== DESCRIPTION OF THE TASK ==
Within the entries below, find the portion that opens with the line containing "(hsum <= 7'd64);" and closes with the line containing "else if (shift)". Retype that portion exactly and only.

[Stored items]
----------

From an optimization exercise on the open Yosys and OpenROAD flow, aimed at small area and a short achievable clock period; shortcuts taken in it are not production practice. Only simulation tests tie the RTL to the original design; equivalence was not proved. Power and IR drop assume default switching activity.

[flow/design.v]
module fpe_regmap (
  input  wire         clk,
  input  wire         rst,
  input  wire [63:0]  row,       
  input  wire [3:0]   amt,       
  input  wire [15:0]  lmask,     
  input  wire         rd,        
  input  wire         wr,        
  input  wire         s_w0,      
  input  wire         s_w1,      
  input  wire         s_bq,      
  input  wire [127:0] w0,
  input  wire [127:0] w1,
  input  wire [127:0] bq,
  output wire [127:0] rot_out
);
  reg  [511:0] cells;
  wire [127:0] rin, t1;
  genvar j, r;
  generate
    for (j = 0; j < 16; j = j + 1) begin : g_lane
      wire [3:0] rs  = {row[48 + j], row[32 + j], row[16 + j], row[j]} & {4{rd}};
      assign rin[8*j +: 8] = ({8{rs[0]}} & cells[  0 + 8*j +: 8]) |
                             ({8{rs[1]}} & cells[128 + 8*j +: 8]) |
                             ({8{rs[2]}} & cells[256 + 8*j +: 8]) |
                             ({8{rs[3]}} & cells[384 + 8*j +: 8]) |
                             ({8{s_w0}} & w0[8*(15-j) +: 8]) |
                             ({8{s_w1}} & w1[8*(15-j) +: 8]) |
                             ({8{s_bq}} & bq[8*(15-j) +: 8]);
      for (r = 0; r < 4; r = r + 1) begin : g_cell
        wire en = rst | (wr & lmask[j] & row[16*r + j]);
        always @(posedge clk)
          if (en)
            cells[128*r + 8*j +: 8] <= rot_out[8*(15-j) +: 8];
      end
    end
  endgenerate
  wire [127:0] t2, t3;
  fpe_rot2i #(.STEP(1)) u_rot1 (.s(amt[0]), .d(rin), .y(t1));
  fpe_rot2i #(.STEP(2)) u_rot2 (.s(amt[1]), .d(t1),  .y(t2));
  fpe_rot2i #(.STEP(4)) u_rot3 (.s(amt[2]), .d(t2),  .y(t3));
  fpe_rot2i #(.STEP(8)) u_rot4 (.s(amt[3]), .d(t3),  .y(rot_out));
endmodule
module fpe_lanes (
  input  wire [3:0]  a,
  input  wire [4:0]  len,
  output wire [15:0] lmask
);
  wire [4:0] e    = {1'b0, a} + len;
  wire       full = len[4];
  wire       wrap = e[4];
  genvar j;
  generate
    for (j = 0; j < 16; j = j + 1) begin : g_lane
      localparam [3:0] J = j;
      wire lt   = (J < a);
      wire lt_e = (J < e[3:0]);
      assign lmask[j] = full | (wrap ? (!lt | lt_e) : (!lt & lt_e));
    end
  endgenerate
endmodule
module fpe_rot2i #(
  parameter STEP = 1
) (
  input  wire         s,
  input  wire [127:0] d,
  output wire [127:0] y
);
  genvar k;
  generate
    for (k = 0; k < 16; k = k + 1) begin : g_byte
      assign y[8*k +: 8] = ~(s ? d[8*((k + STEP) % 16) +: 8] : d[8*k +: 8]);
    end
  endgenerate
endmodule
module fpe_rows (
  input  wire [5:0]  a,
  output wire [15:0] lt,
  output wire [3:0]  rd0,
  output wire [3:0]  rd1
);
  assign rd0 = 4'b0001 << a[5:4];
  assign rd1 = 4'b0001 << (a[5:4] + 2'd1);
  genvar j;
  generate
    for (j = 0; j < 16; j = j + 1) begin : g_lane
      localparam [3:0] J = j;
      assign lt[j] = (J < a[3:0]);
    end
  endgenerate
endmodule
module fpe_engine (
  input  wire         clk,
  input  wire         rst,
  input  wire         link_rst,
  input  wire         rx_valid,
  input  wire [7:0]   rx_data,
  output wire         rx_ready,
  output wire         tx_valid,
  output reg  [7:0]   tx_data,
  input  wire         tx_ready,
  output wire         commit_req,
  output wire         commit_wr,
  input  wire         commit_go,
  input  wire         snap,          
  output wire [5:0]   eng_addr,
  output wire [4:0]   eng_len,
  output wire [127:0] eng_buf,
  output reg  [3:0]   eng_amt,       
  input  wire [127:0] rd_win,
  output reg          diag_valid,
  output reg  [2:0]   diag_code
);
  localparam [3:0] S_IDLE = 4'd0,  S_HADDR = 4'd1,  S_HLEN = 4'd2,
                   S_RCS  = 4'd3,  S_WPAY  = 4'd4,  S_WCS  = 4'd5,
                   S_SKIP = 4'd6,  S_CRD   = 4'd8,  S_CWR  = 4'd9,
                   S_RA   = 4'd12, S_R2    = 4'd13, S_RD   = 4'd14,
                   S_RL   = 4'd15;
  reg [3:0]   st;
  reg [4:0]   cnt;
  reg [5:0]   addr;
  reg         ahi;
  reg [4:0]   len;
  reg [7:0]   acc;
  reg         is01, is02;
  reg [127:0] buf_q;
  wire rx_phase = !st[3];
  wire tx_phase = st[3] && st[2];
  assign rx_ready = rx_phase && !rst && !link_rst;
  assign tx_valid = tx_phase && !rst && !link_rst;
  wire rx_fire = rx_valid && rx_ready;
  wire tx_fire = tx_valid && tx_ready;
  assign commit_req = st[3] && !st[2];
  assign commit_wr  = st[0];
  assign eng_addr   = addr;
  assign eng_len    = len;
  assign eng_buf    = buf_q;
  wire       len_big = (rx_data > 8'd16);
  wire [6:0] hsum    = {1'b0, addr} + {2'b0, rx_data[4:0]};
  wire       hdr_ok  = !ahi && !len_big && (hsum <= 7'd64);
  always @(*) begin
    case (st)
      S_RA:    tx_data = {2'b00, addr};
      S_R2:    tx_data = acc ^ {2'b00, addr};
      S_RD:    tx_data = buf_q[7:0];
      default: tx_data = acc;
    endcase
  end
  wire shift = (st == S_WPAY && rx_fire) || (st == S_RD && tx_fire);
  always @(posedge clk)
    if (snap)
      buf_q <= rd_win;
    else if (shift)
      buf_q <= {rx_data, buf_q[127:8]};
  always @(posedge clk) begin
    diag_valid <= 1'b0;
    if (rst) begin
      st <= S_IDLE;
    end else if (link_rst) begin
      if (st != S_IDLE) begin
        diag_valid <= 1'b1;
        diag_code  <= 3'd5;
      end
      st <= S_IDLE;
    end else begin
      case (st)
        S_IDLE: if (rx_fire) begin
          is01 <= (rx_data == 8'h01);
          is02 <= (rx_data == 8'h02);
          acc  <= rx_data;
          st   <= S_HADDR;
        end
        S_HADDR: if (rx_fire) begin
          addr <= rx_data[5:0];
          ahi  <= |rx_data[7:6];
          acc  <= acc ^ rx_data;
          st   <= S_HLEN;
        end
        S_HLEN: if (rx_fire) begin
          len <= rx_data[4:0];
          eng_amt <= addr[3:0] + (is02 ? rx_data[3:0] : 4'd0);
          acc <= acc ^ rx_data;
          cnt <= rx_data[4:0];
          if (is01) begin
            if (hdr_ok) begin
              st <= S_RCS;
            end else begin
              st  <= S_SKIP;
              cnt <= 5'd1;
              diag_valid <= 1'b1;
              diag_code  <= len_big ? 3'd3 : 3'd1;
            end
          end else if (is02) begin
            if (len_big) begin
              st <= S_IDLE;
              diag_valid <= 1'b1;
              diag_code  <= 3'd3;
            end else if (!hdr_ok) begin
              st  <= S_SKIP;
              cnt <= rx_data[4:0] + 5'd1;
              diag_valid <= 1'b1;
              diag_code  <= 3'd1;
            end else if (rx_data[4:0] == 5'd0) begin
              st <= S_WCS;
            end else begin
              st <= S_WPAY;
            end
          end else begin
            st <= S_IDLE;
            diag_valid <= 1'b1;
            diag_code  <= 3'd4;
          end
        end
        S_RCS: if (rx_fire) begin
          if (rx_data == acc) begin
            st <= S_CRD;
          end else begin
            st <= S_IDLE;
            diag_valid <= 1'b1;
            diag_code  <= 3'd2;
          end
        end
        S_WPAY: if (rx_fire) begin
          acc   <= acc ^ rx_data;
          cnt   <= cnt - 5'd1;
          if (cnt == 5'd1)
            st <= S_WCS;
        end
        S_WCS: if (rx_fire) begin
          if (rx_data == acc) begin
            st <= S_CWR;
          end else begin
            st  <= S_RA;
            acc <= {2'b00, addr} ^ 8'hFF;
            diag_valid <= 1'b1;
            diag_code  <= 3'd2;
          end
        end
        S_SKIP: if (rx_fire) begin
          cnt <= cnt - 5'd1;
          if (cnt == 5'd1)
            st <= S_IDLE;
        end
        S_CRD: if (commit_go) begin
          acc   <= {2'b00, addr} ^ {3'b000, len};
          st    <= S_RA;
        end
        S_CWR: if (commit_go) begin
          acc <= {2'b00, addr};
          st  <= S_RA;
        end
        S_RA: if (tx_fire)
          st <= S_R2;
        S_R2: if (tx_fire)
          st <= (cnt != 5'd0) ? S_RD : S_RL;
        S_RD: if (tx_fire) begin
          acc   <= acc ^ buf_q[7:0];
          cnt   <= cnt - 5'd1;
          if (cnt == 5'd1)
            st <= S_RL;
        end
        S_RL: if (tx_fire)
          st <= S_IDLE;
        default: st <= S_IDLE;
      endcase
    end
  end
endmodule
module fpe_rm (
  input  wire         clk,
  input  wire         rst,
  input  wire         link_rst,
  input  wire         rx_valid,
  input  wire [7:0]   rx_data,
  output wire         rx_ready,
  output wire         tx_valid,
  output wire [7:0]   tx_data,
  input  wire         tx_ready,
  input  wire [1:0]   c_req,
  input  wire [1:0]   c_op,
  input  wire [15:0]  c_addr,
  input  wire [9:0]   c_len,
  input  wire [255:0] c_wdata,
  input  wire [1:0]   c_lock,
  output reg  [1:0]   c_gnt,
  output wire [255:0] c_rdata,
  output reg  [1:0]   c_err,
  output wire         diag_valid,
  output wire [2:0]   diag_code
);
  wire         commit_req;
  wire         commit_wr;
  wire         commit_go;
  wire [5:0]   eng_addr;
  wire [4:0]   eng_len;
  wire [127:0] eng_buf;
  wire [3:0]   eng_amt;      
  wire [127:0] rot_out;
  reg          p_er;         
  fpe_engine u_engine (
    .clk        (clk),
    .rst        (rst),
    .link_rst   (link_rst),
    .rx_valid   (rx_valid),
    .rx_data    (rx_data),
    .rx_ready   (rx_ready),
    .tx_valid   (tx_valid),
    .tx_data    (tx_data),
    .tx_ready   (tx_ready),
    .commit_req (commit_req),
    .commit_wr  (commit_wr),
    .commit_go  (commit_go),
    .snap       (p_er),
    .eng_addr   (eng_addr),
    .eng_len    (eng_len),
    .eng_buf    (eng_buf),
    .eng_amt    (eng_amt),
    .rd_win     (rdata_q),
    .diag_valid (diag_valid),
    .diag_code  (diag_code)
  );
  reg own_valid;
  reg own_idx;
  wire eng_sel = commit_req && !own_valid && !link_rst;
  assign commit_go = eng_sel && !rst;
  wire e0 = c_req[0] && !c_gnt[0] && (!own_valid || !own_idx);
  wire e1 = c_req[1] && !c_gnt[1] && (!own_valid ||  own_idx);
  wire gnt0 = !rst && !eng_sel && e0;
  wire gnt1 = !rst && !eng_sel && !e0 && e1;
  wire ok0 = !(c_len[4] && |c_len[3:0]) &&
             ({1'b0, c_addr[7:0]}  + {4'b0000, c_len[4:0]} <= 9'd64);
  wire ok1 = !(c_len[9] && |c_len[8:5]) &&
             ({1'b0, c_addr[15:8]} + {4'b0000, c_len[9:5]} <= 9'd64);
  wire eng_pre = commit_req && !own_valid;
  wire pre0    = !c_gnt[0] && (!own_valid || !own_idx);
  wire [2:0] ag;
  wire rd, s_w0, s_w1, s_bq;
  fpe_pick u_pick (
    .rst      (rst),
    .link_rst (link_rst),
    .eng_pre  (eng_pre),
    .eng_wr   (commit_wr),
    .req0     (c_req[0]),
    .pre0     (pre0),
    .op       (c_op),
    .ag       (ag),
    .s_row    (rd),
    .s_w0     (s_w0),
    .s_w1     (s_w1),
    .s_bq     (s_bq)
  );
  wire [5:0] ca  = e0 ? c_addr[5:0] : c_addr[13:8];
  wire [4:0] cl  = e0 ? c_len[4:0]  : c_len[9:5];
  wire [4:0] rl  = ({5{ag[0]}} & eng_len) | ({5{!ag[0]}} & cl);
  wire [3:0] amt = ({4{ag[0]}} & eng_amt) | ({4{ag[1]}} & c_addr[3:0]) |
                   ({4{ag[2]}} & c_addr[11:8]);
  wire [15:0] lm_e, lm_c;
  fpe_lanes u_lanes_e (.a(eng_addr[3:0]), .len(eng_len), .lmask(lm_e));
  fpe_lanes u_lanes_c (.a(ca[3:0]),       .len(cl),      .lmask(lm_c));
  wire [15:0] lmask = ({16{ag[0]}} & lm_e) | ({16{!ag[0]}} & lm_c);
  wire [15:0] lt_e, lt_0, lt_1;
  wire [3:0]  rd0_e, rd0_0, rd0_1, rd1_e, rd1_0, rd1_1;
  fpe_rows u_rows_e (.a(eng_addr),     .lt(lt_e), .rd0(rd0_e), .rd1(rd1_e));
  fpe_rows u_rows_0 (.a(c_addr[5:0]),  .lt(lt_0), .rd0(rd0_0), .rd1(rd1_0));
  fpe_rows u_rows_1 (.a(c_addr[13:8]), .lt(lt_1), .rd0(rd0_1), .rd1(rd1_1));
  wire [15:0] lt  = ({16{ag[0]}} & lt_e) | ({16{ag[1]}} & lt_0) | ({16{ag[2]}} & lt_1);
  wire [3:0]  rd0 = ({4{ag[0]}} & rd0_e) | ({4{ag[1]}} & rd0_0) | ({4{ag[2]}} & rd0_1);
  wire [3:0]  rd1 = ({4{ag[0]}} & rd1_e) | ({4{ag[1]}} & rd1_0) | ({4{ag[2]}} & rd1_1);
  wire [63:0] row;
  genvar jj, rr;
  generate
    for (jj = 0; jj < 16; jj = jj + 1) begin : g_row_l
      for (rr = 0; rr < 4; rr = rr + 1) begin : g_row_r
        assign row[16*rr + jj] = lt[jj] ? rd1[rr] : rd0[rr];
      end
    end
  endgenerate
  wire wr = (commit_go && commit_wr) || (gnt0 && c_op[0] && ok0) ||
            (gnt1 && c_op[1] && ok1);
  fpe_regmap u_map (
    .clk     (clk),
    .rst     (rst),
    .row     (row),
    .amt     (amt),
    .lmask   (lmask),
    .rd      (rd),
    .wr      (wr),
    .s_w0    (s_w0),
    .s_w1    (s_w1),
    .s_bq    (s_bq),
    .w0      (c_wdata[127:0]),
    .w1      (c_wdata[255:128]),
    .bq      (eng_buf),
    .rot_out (rot_out)
  );
  wire [127:0] rmask;
  genvar k;
  generate
    for (k = 0; k < 16; k = k + 1) begin : g_rmask
      assign rmask[8*k +: 8] = {8{k < rl}};
    end
  endgenerate
  reg [127:0] rdata_q;
  assign c_rdata = {rdata_q, rdata_q};
  always @(posedge clk) begin
    rdata_q <= rot_out & rmask;
    p_er    <= commit_go && !commit_wr;
  end
  always @(posedge clk) begin
    c_err <= {!ok1, !ok0};
    if (rst) begin
      own_valid <= 1'b0;
      c_gnt     <= 2'b00;
    end else begin
      c_gnt <= {gnt1, gnt0};
      if (own_valid) begin
        own_valid <= c_lock[own_idx];
      end else begin
        own_valid <= (gnt0 && c_lock[0]) || (gnt1 && c_lock[1]);
        own_idx   <= gnt1;
      end
    end
  end
endmodule
module fpe_pick (
  input  wire       rst,
  input  wire       link_rst,
  input  wire       eng_pre,
  input  wire       eng_wr,
  input  wire       req0,
  input  wire       pre0,
  input  wire [1:0] op,
  output wire [2:0] ag,
  output wire       s_row,
  output wire       s_w0,
  output wire       s_w1,
  output wire       s_bq
);
  wire e  = eng_pre && !link_rst;
  wire e0 = req0 && pre0;
  assign ag    = {!e && !e0, !e && e0, e};
  assign s_bq  = !rst && e && eng_wr;
  assign s_w0  = !rst && ag[1] && op[0];
  assign s_w1  = !rst && ag[2] && op[1];
  assign s_row = !rst && ((e && !eng_wr) || (ag[1] && !op[0]) || (ag[2] && !op[1]));
endmodule
[flow/flow/run.sh]
#!/bin/bash
# Layout flow: the standard flow (standard.sh), with two changes:
#  * synthesis maps the logic with an ABC script without ORFS's SOP balancing, buffering and sizing
#    (flow/abc_nf.abc: delay-aware mapping with area recovery) in place of ORFS's; the rest of
#    synthesis is the standard flow's own synth_recipe.tcl, unchanged, so the registers
#    are the standard synthesis's;
#  * the port buffers that buffer_ports inserts are sky130_fd_sc_hd__buf_2.
# Each tool's output is in ORFS's logs (orfs/logs/...); make's own output
# goes to flow_make.log.
set -euo pipefail
W=$PWD
{
  cat <<'EOT'
# ABC with the script in OWN_ABC_SCRIPT instead of the one synth.tcl names
proc abc {args} {
  set i [lsearch -exact $args -script]
  if {$i >= 0} {
    set args [lreplace $args [expr {$i + 1}] [expr {$i + 1}] $::env(OWN_ABC_SCRIPT)]
  }
  yosys abc {*}$args
}
EOT
  cat "$W/synth_recipe.tcl"
} > "$W/own_synth.tcl"
export OWN_ABC_SCRIPT="$W/flow/abc_nf.abc"
bash "$W/standard.sh" SYNTH_SCRIPT="$W/own_synth.tcl" \
  "BUFFER_PORTS_ARGS=-buffer_cell sky130_fd_sc_hd__buf_2" finish > "$W/flow_make.log" 2>&1
[flow/flow/abc_nf.abc]
strash
&get -n
&st
&dch
&nf
&put
topo
stime -c
[flow/standard.sh]
#!/bin/bash
# synth_recipe.tcl (not shown) runs the flow's synth.tcl, then flattens the netlist and writes it again
# the make line also repeats each setting of config.mk as NAME=value (left out here)
make -C /OpenROAD-flow-scripts/flow DESIGN_CONFIG=/design/flow/config.mk WORK_HOME=/design/flow/orfs CLKGATE_MAP_FILE= SYNTH_SCRIPT=/design/flow/synth_recipe.tcl "${@:-finish}"
[flow/config.mk]
export PLATFORM = sky130hd
export DESIGN_NAME = fpe_rm
export DESIGN_NICKNAME = fpe_rm
export VERILOG_FILES = /design/flow/design.v
export SDC_FILE = /design/flow/constraint.sdc
export NUM_CORES = 8
export LEC_CHECK = 0
export CAP_MARGIN = 40
export CORE_MARGIN = 2
export CORE_UTILIZATION = 55
export CTS_BUF_LIST = sky130_fd_sc_hd__clkbuf_4
export CTS_CLUSTER_SIZE = 20
export PLACE_DENSITY = 0.65
export SETUP_SLACK_MARGIN = 5
export SLEW_MARGIN = 20
export SYNTH_HIERARCHICAL = 1
export SYNTH_MINIMUM_KEEP_SIZE = 0
[flow/constraint.sdc]
create_clock -name core_clock -period 10.0 [get_ports {clk}]
set_input_delay 2.0000 -clock core_clock [delete_from_list [all_inputs] [get_ports {clk}]]
set_output_delay 2.0000 -clock core_clock [all_outputs]
set_load 0.01 [all_outputs]
==> results of run 1 <==
[timing repair]
| item | CTS | global route |
|---|---|---|
| setup buffers | 15 | 5 |
| setup endpoints to repair | 994 | 958 |
| resized for setup | 121 | 199 |
| gates cloned | 3 | 3 |
| pin swaps | 8 | 6 |
| endpoints found under the hold margin | 0 | 0 |
[cells by family after synthesis]
logic type	after synthesis	share of synthesized area, %
AOI/OAI and AO/OA	714	14.1
xor gates and xnor gates	43	0.900
adders and majority gates	42	1.36
buffers and inverters	183	2.96
DFF	814	55.1
muxes	731	17.9
other	3	0.0269
and+or+nand+nor	625	7.72
[routing by layer]
| layer | vias to the layer above | part of all wire [%] | global-route usage (%) |
|---|---|---|---|
| met1 | 17100 | 38 | 52.4 |
| met2 | 2466 | 46 | 62.8 |
| met3 | 398 | 12 | 9.22 |
| met5 | - | 0.019 | 0 |
| li1 | 14700 | - | - |
| met4 | 4 | 4.7 | 17.0 |
[layout make-up]
| class | count | area [µm²] |
|---|---|---|
| Tap cell | 978 | 1220 |
| Multi-Input combinational cell | 2162 | 19000 |
| Timing Repair Buffer | 700 | 4190 |
| Inverter | 36 | 184 |
| Sequential cell | 814 | 23100 |
| Clock buffer | 304 | 2280 |
| Antenna cell | 4 | 10.0 |
| Fill cell | 5730 | 25300 |
| Clock inverter | 72 | 465 |
[Yosys stat by module (local to each module, per instance), a selection]
| module | area (µm²) | flops+latches |
|---|---|---|
| fpe_regmap | 20300 | 512 |
| fpe_engine | 8210 | 167 |
| fpe_rm | 6550 | 135 |
| fpe_pick | 67.6 | 0 |
| fpe_lanes | 524 | 0 |
| fpe_rows | 174 | 0 |
[state kept, by name (all words and copies together) (netlist names)]
name and count:
u_map.cells 512, u_engine.buf_q 128, own_idx 1, u_engine.addr 6, u_engine.diag_code 3, c_gnt 2
u_engine.ahi 1, u_engine.acc 8, p_er 1, c_err 2, u_engine.diag_valid 1, own_valid 1
u_engine.st 4, rdata_q 128, u_engine.is02 1, u_engine.len 5, u_engine.eng_amt 4, u_engine.is01 1
u_engine.cnt 5
[per-stage QoR]
| stage | instance area [µm²] | setup slack, ns | utilization [%] |
|---|---|---|---|
| finish | 50400 | 4.86 | 66.6 |
| global route | 50400 | 4.87 | 66.6 |
| CTS | 49200 | 4.83 | 65.1 |
| detailed placement | 45800 | 2.87 | 60.6 |
| global placement | 45500 | 2.54 | 60.1 |
| floorplan | 42000 | 0.444 | - |
[cells in the final DEF, fill, tap and decap left out, types with 10 or more instances in the layout]
cell,n
a211o_1,13
a211oi_1,14
a21o_1,14
a21oi_1,61
a222oi_1,156
a31o_1,25
a31o_2,29
a31o_4,10
a31oi_1,21
a32oi_1,240
and2_0,101
and2_1,19
and3_1,25
buf_2,579
buf_4,95
clkbuf_4,305
clkinv_1,74
clkinv_2,12
dfxtp_1,135
edfxtp_1,675
ha_1,34
mux2_1,139
mux2i_1,423
mux2i_2,118
mux2i_4,44
nand2_1,102
nand2b_1,12
nand3_1,131
nand3_2,18
nor2_1,77
nor2b_1,65
nor3_1,24
o211ai_1,15
o21ai_0,43
o22ai_1,13
xnor2_1,17
xor2_1,26
[worst max-delay path by stage]
| stage | end | slack, ns | depth (start not counted) |
|---|---|---|---|
| final | u_map.cells[81]$_DFFE_PP_ | 4.86 | 15 |
| after global routing | rdata_q[64]$_DFF_P_ | 4.87 | 17 |
| after CTS | rdata_q[59]$_DFF_P_ | 4.83 | 16 |
| after detailed placement | rdata_q[23]$_DFF_P_ | 2.87 | 12 |
| after global placement | rdata_q[98]$_DFF_P_ | 2.54 | 12 |
| after floorplan | u_map.cells[0]$_DFFE_PP_ | 0.44 | 10 |
[power by group]
part           total (mW)  switching, mW  internal [mW]
Sequential           4.59          0.243           4.34
Clock                2.91           1.42           1.49
Combinational        2.66           1.77          0.894
Total                10.2           3.43           6.73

----------

== EXERCISE OUTPUT ==
  wire       hdr_ok  = !ahi && !len_big && (hsum <= 7'd64);
  always @(*) begin
    case (st)
      S_RA:    tx_data = {2'b00, addr};
      S_R2:    tx_data = acc ^ {2'b00, addr};
      S_RD:    tx_data = buf_q[7:0];
      default: tx_data = acc;
    endcase
  end
  wire shift = (st == S_WPAY && rx_fire) || (st == S_RD && tx_fire);
  always @(posedge clk)
    if (snap)
      buf_q <= rd_win;
    else if (shift)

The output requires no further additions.